Please output the data exactly, without omitting anything.
┌────────
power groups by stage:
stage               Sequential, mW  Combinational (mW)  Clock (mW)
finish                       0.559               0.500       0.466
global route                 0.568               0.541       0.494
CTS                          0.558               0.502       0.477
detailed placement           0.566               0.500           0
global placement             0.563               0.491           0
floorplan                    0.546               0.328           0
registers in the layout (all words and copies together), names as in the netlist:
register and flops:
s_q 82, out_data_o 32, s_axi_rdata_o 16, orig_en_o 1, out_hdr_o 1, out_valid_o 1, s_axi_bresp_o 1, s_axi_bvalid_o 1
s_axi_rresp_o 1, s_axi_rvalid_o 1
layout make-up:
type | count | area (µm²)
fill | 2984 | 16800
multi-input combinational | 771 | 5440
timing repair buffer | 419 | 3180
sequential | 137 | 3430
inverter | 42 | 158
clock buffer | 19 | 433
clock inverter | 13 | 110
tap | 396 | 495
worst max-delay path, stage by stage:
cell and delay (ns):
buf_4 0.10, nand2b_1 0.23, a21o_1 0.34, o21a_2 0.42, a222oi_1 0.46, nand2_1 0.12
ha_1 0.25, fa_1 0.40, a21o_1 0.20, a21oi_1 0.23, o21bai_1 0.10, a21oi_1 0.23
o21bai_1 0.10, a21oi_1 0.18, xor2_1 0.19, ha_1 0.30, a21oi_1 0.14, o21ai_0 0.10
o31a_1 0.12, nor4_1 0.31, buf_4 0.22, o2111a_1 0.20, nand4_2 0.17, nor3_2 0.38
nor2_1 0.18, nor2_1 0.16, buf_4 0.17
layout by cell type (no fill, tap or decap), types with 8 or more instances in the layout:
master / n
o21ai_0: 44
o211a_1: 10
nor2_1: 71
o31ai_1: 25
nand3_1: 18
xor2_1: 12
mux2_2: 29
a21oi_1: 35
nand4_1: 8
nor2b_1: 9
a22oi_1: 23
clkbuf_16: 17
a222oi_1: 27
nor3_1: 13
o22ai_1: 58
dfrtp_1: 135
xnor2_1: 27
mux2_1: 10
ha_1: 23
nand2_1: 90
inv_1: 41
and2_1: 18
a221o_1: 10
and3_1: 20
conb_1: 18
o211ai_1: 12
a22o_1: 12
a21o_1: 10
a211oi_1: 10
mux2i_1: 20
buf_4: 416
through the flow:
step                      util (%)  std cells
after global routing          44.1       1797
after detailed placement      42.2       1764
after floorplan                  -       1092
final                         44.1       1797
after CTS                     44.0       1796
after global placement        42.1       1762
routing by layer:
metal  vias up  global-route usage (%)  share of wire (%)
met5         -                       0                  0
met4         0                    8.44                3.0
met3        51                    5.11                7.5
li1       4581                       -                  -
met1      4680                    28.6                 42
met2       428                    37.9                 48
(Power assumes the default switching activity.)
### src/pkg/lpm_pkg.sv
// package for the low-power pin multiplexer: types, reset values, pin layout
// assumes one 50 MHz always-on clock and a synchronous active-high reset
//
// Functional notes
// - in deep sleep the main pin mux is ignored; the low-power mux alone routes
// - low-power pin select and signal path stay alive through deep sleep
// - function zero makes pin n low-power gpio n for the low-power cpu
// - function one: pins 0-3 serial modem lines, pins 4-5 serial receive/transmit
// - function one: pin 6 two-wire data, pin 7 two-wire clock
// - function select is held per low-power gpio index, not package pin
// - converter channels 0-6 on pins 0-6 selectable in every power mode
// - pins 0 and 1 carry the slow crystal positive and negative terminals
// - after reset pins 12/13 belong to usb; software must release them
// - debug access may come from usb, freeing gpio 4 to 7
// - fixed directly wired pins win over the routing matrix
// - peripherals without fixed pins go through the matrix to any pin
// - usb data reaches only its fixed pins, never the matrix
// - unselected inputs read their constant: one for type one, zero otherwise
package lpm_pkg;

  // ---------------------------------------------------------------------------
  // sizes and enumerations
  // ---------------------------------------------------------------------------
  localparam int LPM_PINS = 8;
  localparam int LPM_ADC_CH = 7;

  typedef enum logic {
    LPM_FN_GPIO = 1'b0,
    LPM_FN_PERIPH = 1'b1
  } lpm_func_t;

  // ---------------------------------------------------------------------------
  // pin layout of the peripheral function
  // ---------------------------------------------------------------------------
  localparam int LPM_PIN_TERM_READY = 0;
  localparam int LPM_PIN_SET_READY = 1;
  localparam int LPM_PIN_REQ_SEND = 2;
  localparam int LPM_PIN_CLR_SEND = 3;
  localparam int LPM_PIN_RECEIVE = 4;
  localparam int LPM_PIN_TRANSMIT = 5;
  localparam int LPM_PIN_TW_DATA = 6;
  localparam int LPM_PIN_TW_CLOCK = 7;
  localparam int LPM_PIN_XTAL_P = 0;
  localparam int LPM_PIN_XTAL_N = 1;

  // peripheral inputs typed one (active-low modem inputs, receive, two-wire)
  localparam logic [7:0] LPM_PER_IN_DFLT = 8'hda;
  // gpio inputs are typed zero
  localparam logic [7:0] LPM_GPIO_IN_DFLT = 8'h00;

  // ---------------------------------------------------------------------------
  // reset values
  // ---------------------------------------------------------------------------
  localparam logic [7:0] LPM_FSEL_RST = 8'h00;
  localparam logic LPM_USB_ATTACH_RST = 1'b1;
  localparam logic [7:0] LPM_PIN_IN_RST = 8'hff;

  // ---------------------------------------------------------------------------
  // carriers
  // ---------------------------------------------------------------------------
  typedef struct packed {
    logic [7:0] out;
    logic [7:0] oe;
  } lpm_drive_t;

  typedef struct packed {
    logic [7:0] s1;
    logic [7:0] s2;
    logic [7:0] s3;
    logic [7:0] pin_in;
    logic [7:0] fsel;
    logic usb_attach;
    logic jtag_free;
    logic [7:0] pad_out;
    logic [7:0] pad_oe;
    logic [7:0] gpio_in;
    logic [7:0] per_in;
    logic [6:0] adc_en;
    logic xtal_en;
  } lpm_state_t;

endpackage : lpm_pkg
└────────
[ANSWER SECTION]:
power groups by stage:
stage               Sequential, mW  Combinational (mW)  Clock (mW)
finish                       0.559               0.500       0.466
global route                 0.568               0.541       0.494
CTS                          0.558               0.502       0.477
detailed placement           0.566               0.500           0
global placement             0.563               0.491           0
floorplan                    0.546               0.328           0
registers in the layout (all words and copies together), names as in the netlist:
register and flops:
s_q 82, out_data_o 32, s_axi_rdata_o 16, orig_en_o 1, out_hdr_o 1, out_valid_o 1, s_axi_bresp_o 1, s_axi_bvalid_o 1
s_axi_rresp_o 1, s_axi_rvalid_o 1
layout make-up:
type | count | area (µm²)
fill | 2984 | 16800
multi-input combinational | 771 | 5440
timing repair buffer | 419 | 3180
sequential | 137 | 3430
inverter | 42 | 158
clock buffer | 19 | 433
clock inverter | 13 | 110
tap | 396 | 495
worst max-delay path, stage by stage:
cell and delay (ns):
buf_4 0.10, nand2b_1 0.23, a21o_1 0.34, o21a_2 0.42, a222oi_1 0.46, nand2_1 0.12
ha_1 0.25, fa_1 0.40, a21o_1 0.20, a21oi_1 0.23, o21bai_1 0.10, a21oi_1 0.23
o21bai_1 0.10, a21oi_1 0.18, xor2_1 0.19, ha_1 0.30, a21oi_1 0.14, o21ai_0 0.10
o31a_1 0.12, nor4_1 0.31, buf_4 0.22, o2111a_1 0.20, nand4_2 0.17, nor3_2 0.38
nor2_1 0.18, nor2_1 0.16, buf_4 0.17
layout by cell type (no fill, tap or decap), types with 8 or more instances in the layout:
master / n
o21ai_0: 44
o211a_1: 10
nor2_1: 71
o31ai_1: 25
nand3_1: 18
xor2_1: 12
mux2_2: 29
a21oi_1: 35
nand4_1: 8
nor2b_1: 9
a22oi_1: 23
clkbuf_16: 17
a222oi_1: 27
nor3_1: 13
o22ai_1: 58
dfrtp_1: 135
xnor2_1: 27
mux2_1: 10
ha_1: 23
nand2_1: 90
inv_1: 41
and2_1: 18
a221o_1: 10
and3_1: 20
conb_1: 18
o211ai_1: 12
a22o_1: 12
a21o_1: 10
a211oi_1: 10
mux2i_1: 20
buf_4: 416
through the flow:
step                      util (%)  std cells
after global routing          44.1       1797
after detailed placement      42.2       1764
after floorplan                  -       1092
final                         44.1       1797
after CTS                     44.0       1796
after global placement        42.1       1762
routing by layer:
metal  vias up  global-route usage (%)  share of wire (%)
met5         -                       0                  0
met4         0                    8.44                3.0
met3        51                    5.11                7.5
li1       4581                       -                  -
met1      4680                    28.6                 42
met2       428                    37.9                 48
(Power assumes the default switching activity.)
### src/pkg/lpm_pkg.sv
// package for the low-power pin multiplexer: types, reset values, pin layout
// assumes one 50 MHz always-on clock and a synchronous active-high reset
//
// Functional notes
// - in deep sleep the main pin mux is ignored; the low-power mux alone routes
// - low-power pin select and signal path stay alive through deep sleep
// - function zero makes pin n low-power gpio n for the low-power cpu
// - function one: pins 0-3 serial modem lines, pins 4-5 serial receive/transmit
// - function one: pin 6 two-wire data, pin 7 two-wire clock
// - function select is held per low-power gpio index, not package pin
// - converter channels 0-6 on pins 0-6 selectable in every power mode
// - pins 0 and 1 carry the slow crystal positive and negative terminals
// - after reset pins 12/13 belong to usb; software must release them
// - debug access may come from usb, freeing gpio 4 to 7
// - fixed directly wired pins win over the routing matrix
// - peripherals without fixed pins go through the matrix to any pin
// - usb data reaches only its fixed pins, never the matrix
// - unselected inputs read their constant: one for type one, zero otherwise
package lpm_pkg;

  // ---------------------------------------------------------------------------
  // sizes and enumerations
  // ---------------------------------------------------------------------------
  localparam int LPM_PINS = 8;
  localparam int LPM_ADC_CH = 7;

  typedef enum logic {
    LPM_FN_GPIO = 1'b0,
    LPM_FN_PERIPH = 1'b1
  } lpm_func_t;

  // ---------------------------------------------------------------------------
  // pin layout of the peripheral function
  // ---------------------------------------------------------------------------
  localparam int LPM_PIN_TERM_READY = 0;
  localparam int LPM_PIN_SET_READY = 1;
  localparam int LPM_PIN_REQ_SEND = 2;
  localparam int LPM_PIN_CLR_SEND = 3;
  localparam int LPM_PIN_RECEIVE = 4;
  localparam int LPM_PIN_TRANSMIT = 5;
  localparam int LPM_PIN_TW_DATA = 6;
  localparam int LPM_PIN_TW_CLOCK = 7;
  localparam int LPM_PIN_XTAL_P = 0;
  localparam int LPM_PIN_XTAL_N = 1;

  // peripheral inputs typed one (active-low modem inputs, receive, two-wire)
  localparam logic [7:0] LPM_PER_IN_DFLT = 8'hda;
  // gpio inputs are typed zero
  localparam logic [7:0] LPM_GPIO_IN_DFLT = 8'h00;

  // ---------------------------------------------------------------------------
  // reset values
  // ---------------------------------------------------------------------------
  localparam logic [7:0] LPM_FSEL_RST = 8'h00;
  localparam logic LPM_USB_ATTACH_RST = 1'b1;
  localparam logic [7:0] LPM_PIN_IN_RST = 8'hff;

  // ---------------------------------------------------------------------------
  // carriers
  // ---------------------------------------------------------------------------
  typedef struct packed {
    logic [7:0] out;
    logic [7:0] oe;
  } lpm_drive_t;

  typedef struct packed {
    logic [7:0] s1;
    logic [7:0] s2;
    logic [7:0] s3;
    logic [7:0] pin_in;
    logic [7:0] fsel;
    logic usb_attach;
    logic jtag_free;
    logic [7:0] pad_out;
    logic [7:0] pad_oe;
    logic [7:0] gpio_in;
    logic [7:0] per_in;
    logic [6:0] adc_en;
    logic xtal_en;
  } lpm_state_t;

endpackage : lpm_pkg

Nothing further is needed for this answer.